ASSIGNMENT:
Reproduce word for word, from the entries below, the line with "row_count: 37", the line with "clock_sinks: 132", and every line between them, and nothing more.

..............................

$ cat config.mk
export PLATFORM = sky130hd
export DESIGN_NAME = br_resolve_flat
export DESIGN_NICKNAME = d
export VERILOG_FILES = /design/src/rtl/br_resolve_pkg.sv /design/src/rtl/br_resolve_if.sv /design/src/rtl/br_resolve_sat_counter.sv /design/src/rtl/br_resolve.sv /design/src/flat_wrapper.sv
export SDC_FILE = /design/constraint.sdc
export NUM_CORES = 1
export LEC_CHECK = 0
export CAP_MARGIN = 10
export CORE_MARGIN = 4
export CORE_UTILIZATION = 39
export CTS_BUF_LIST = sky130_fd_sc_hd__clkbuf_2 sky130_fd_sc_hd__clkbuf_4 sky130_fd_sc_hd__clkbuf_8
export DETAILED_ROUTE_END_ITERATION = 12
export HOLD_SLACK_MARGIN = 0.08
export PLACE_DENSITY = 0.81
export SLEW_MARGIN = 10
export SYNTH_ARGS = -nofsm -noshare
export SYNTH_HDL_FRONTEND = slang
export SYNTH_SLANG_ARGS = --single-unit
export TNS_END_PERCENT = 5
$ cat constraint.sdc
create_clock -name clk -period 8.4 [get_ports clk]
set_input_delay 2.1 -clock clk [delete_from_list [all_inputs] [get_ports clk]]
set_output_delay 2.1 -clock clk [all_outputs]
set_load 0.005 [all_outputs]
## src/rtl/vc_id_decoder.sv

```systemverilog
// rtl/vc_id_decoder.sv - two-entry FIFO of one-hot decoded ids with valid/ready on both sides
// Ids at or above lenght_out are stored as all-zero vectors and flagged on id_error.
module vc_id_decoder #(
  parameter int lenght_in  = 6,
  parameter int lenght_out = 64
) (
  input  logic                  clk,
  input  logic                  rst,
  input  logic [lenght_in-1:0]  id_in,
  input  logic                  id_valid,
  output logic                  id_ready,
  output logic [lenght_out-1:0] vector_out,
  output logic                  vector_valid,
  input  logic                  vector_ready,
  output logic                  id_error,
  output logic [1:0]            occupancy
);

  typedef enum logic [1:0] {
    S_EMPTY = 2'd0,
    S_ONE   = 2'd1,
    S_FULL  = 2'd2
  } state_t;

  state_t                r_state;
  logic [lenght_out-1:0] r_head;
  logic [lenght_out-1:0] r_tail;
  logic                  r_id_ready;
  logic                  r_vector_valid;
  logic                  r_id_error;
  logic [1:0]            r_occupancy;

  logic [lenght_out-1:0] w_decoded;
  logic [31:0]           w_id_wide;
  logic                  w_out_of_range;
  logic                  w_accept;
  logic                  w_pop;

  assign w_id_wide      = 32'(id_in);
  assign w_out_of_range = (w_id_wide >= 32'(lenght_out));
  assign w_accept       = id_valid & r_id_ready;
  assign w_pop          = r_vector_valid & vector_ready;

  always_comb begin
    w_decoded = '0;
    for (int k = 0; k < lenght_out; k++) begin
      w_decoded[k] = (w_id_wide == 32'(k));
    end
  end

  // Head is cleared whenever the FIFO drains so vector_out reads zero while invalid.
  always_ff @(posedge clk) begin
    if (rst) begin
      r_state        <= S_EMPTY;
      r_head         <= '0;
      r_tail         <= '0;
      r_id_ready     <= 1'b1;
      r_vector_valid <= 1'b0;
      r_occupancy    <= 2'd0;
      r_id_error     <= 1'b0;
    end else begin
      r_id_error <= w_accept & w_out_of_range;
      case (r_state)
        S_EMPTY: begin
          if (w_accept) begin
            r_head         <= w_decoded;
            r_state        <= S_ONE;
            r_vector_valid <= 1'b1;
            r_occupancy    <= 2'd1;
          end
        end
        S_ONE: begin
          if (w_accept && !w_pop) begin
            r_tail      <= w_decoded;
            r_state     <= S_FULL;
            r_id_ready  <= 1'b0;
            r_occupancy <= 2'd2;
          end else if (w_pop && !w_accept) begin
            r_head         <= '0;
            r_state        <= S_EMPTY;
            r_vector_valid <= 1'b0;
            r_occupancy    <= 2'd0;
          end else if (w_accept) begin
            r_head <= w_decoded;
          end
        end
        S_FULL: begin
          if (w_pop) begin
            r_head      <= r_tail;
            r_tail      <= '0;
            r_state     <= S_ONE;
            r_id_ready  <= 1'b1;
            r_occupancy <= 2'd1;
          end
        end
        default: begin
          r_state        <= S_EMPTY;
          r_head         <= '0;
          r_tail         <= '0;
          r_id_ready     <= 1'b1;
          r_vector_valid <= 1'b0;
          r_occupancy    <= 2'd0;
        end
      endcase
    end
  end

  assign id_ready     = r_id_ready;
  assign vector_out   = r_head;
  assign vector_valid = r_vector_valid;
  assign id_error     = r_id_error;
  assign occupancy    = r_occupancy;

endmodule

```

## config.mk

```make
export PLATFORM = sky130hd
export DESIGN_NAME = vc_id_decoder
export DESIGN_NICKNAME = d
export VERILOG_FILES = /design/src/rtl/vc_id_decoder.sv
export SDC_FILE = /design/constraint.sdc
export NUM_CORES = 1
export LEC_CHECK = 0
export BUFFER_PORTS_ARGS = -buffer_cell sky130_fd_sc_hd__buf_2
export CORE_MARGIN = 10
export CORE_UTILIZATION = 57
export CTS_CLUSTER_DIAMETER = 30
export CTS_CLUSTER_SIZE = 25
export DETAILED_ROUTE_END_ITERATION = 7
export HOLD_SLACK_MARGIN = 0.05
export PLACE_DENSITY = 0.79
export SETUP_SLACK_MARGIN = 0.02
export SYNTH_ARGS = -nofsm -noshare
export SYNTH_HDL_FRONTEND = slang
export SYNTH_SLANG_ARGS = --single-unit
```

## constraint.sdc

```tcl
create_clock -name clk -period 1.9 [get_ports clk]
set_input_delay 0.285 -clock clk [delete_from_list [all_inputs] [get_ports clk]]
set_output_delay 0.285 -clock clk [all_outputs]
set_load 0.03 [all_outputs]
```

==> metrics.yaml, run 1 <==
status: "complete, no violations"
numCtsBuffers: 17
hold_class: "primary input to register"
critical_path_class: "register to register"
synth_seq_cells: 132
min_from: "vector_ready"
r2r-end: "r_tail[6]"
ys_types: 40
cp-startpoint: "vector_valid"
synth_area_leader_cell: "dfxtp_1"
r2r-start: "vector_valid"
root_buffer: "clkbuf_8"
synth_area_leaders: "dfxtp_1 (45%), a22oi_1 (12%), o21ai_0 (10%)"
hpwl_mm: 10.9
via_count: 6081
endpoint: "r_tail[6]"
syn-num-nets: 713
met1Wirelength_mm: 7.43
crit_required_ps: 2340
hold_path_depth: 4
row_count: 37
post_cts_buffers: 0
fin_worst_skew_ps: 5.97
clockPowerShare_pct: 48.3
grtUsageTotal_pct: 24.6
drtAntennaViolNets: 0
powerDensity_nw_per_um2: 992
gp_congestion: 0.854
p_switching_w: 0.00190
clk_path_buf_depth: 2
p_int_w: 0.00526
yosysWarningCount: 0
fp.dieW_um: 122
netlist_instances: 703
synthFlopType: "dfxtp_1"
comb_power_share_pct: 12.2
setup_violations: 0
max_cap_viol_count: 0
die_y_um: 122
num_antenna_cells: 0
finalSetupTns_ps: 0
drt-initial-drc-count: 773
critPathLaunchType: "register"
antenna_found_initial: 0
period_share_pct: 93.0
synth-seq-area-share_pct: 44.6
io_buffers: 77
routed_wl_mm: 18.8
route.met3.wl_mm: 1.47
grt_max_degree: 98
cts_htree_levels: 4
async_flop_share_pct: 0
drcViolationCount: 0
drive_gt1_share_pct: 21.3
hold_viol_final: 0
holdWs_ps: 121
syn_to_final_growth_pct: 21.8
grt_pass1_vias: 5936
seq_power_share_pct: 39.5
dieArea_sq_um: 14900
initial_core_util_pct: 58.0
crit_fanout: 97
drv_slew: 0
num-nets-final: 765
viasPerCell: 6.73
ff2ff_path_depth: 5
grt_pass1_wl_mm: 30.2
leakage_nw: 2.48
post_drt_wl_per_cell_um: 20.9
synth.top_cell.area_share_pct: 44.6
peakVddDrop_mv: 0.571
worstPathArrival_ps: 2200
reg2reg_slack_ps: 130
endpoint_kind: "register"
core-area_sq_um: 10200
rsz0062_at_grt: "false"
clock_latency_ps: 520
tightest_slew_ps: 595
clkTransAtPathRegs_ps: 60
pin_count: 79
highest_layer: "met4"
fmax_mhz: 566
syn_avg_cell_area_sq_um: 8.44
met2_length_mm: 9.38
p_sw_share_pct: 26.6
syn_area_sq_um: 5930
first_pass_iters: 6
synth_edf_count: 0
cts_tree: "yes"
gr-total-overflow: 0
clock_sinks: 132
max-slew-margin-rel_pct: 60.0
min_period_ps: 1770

..............................

OUTPUT FOR THIS TASK:
row_count: 37
post_cts_buffers: 0
fin_worst_skew_ps: 5.97
clockPowerShare_pct: 48.3
grtUsageTotal_pct: 24.6
drtAntennaViolNets: 0
powerDensity_nw_per_um2: 992
gp_congestion: 0.854
p_switching_w: 0.00190
clk_path_buf_depth: 2
p_int_w: 0.00526
yosysWarningCount: 0
fp.dieW_um: 122
netlist_instances: 703
synthFlopType: "dfxtp_1"
comb_power_share_pct: 12.2
setup_violations: 0
max_cap_viol_count: 0
die_y_um: 122
num_antenna_cells: 0
finalSetupTns_ps: 0
drt-initial-drc-count: 773
critPathLaunchType: "register"
antenna_found_initial: 0
period_share_pct: 93.0
synth-seq-area-share_pct: 44.6
io_buffers: 77
routed_wl_mm: 18.8
route.met3.wl_mm: 1.47
grt_max_degree: 98
cts_htree_levels: 4
async_flop_share_pct: 0
drcViolationCount: 0
drive_gt1_share_pct: 21.3
hold_viol_final: 0
holdWs_ps: 121
syn_to_final_growth_pct: 21.8
grt_pass1_vias: 5936
seq_power_share_pct: 39.5
dieArea_sq_um: 14900
initial_core_util_pct: 58.0
crit_fanout: 97
drv_slew: 0
num-nets-final: 765
viasPerCell: 6.73
ff2ff_path_depth: 5
grt_pass1_wl_mm: 30.2
leakage_nw: 2.48
post_drt_wl_per_cell_um: 20.9
synth.top_cell.area_share_pct: 44.6
peakVddDrop_mv: 0.571
worstPathArrival_ps: 2200
reg2reg_slack_ps: 130
endpoint_kind: "register"
core-area_sq_um: 10200
rsz0062_at_grt: "false"
clock_latency_ps: 520
tightest_slew_ps: 595
clkTransAtPathRegs_ps: 60
pin_count: 79
highest_layer: "met4"
fmax_mhz: 566
syn_avg_cell_area_sq_um: 8.44
met2_length_mm: 9.38
p_sw_share_pct: 26.6
syn_area_sq_um: 5930
first_pass_iters: 6
synth_edf_count: 0
cts_tree: "yes"
gr-total-overflow: 0
clock_sinks: 132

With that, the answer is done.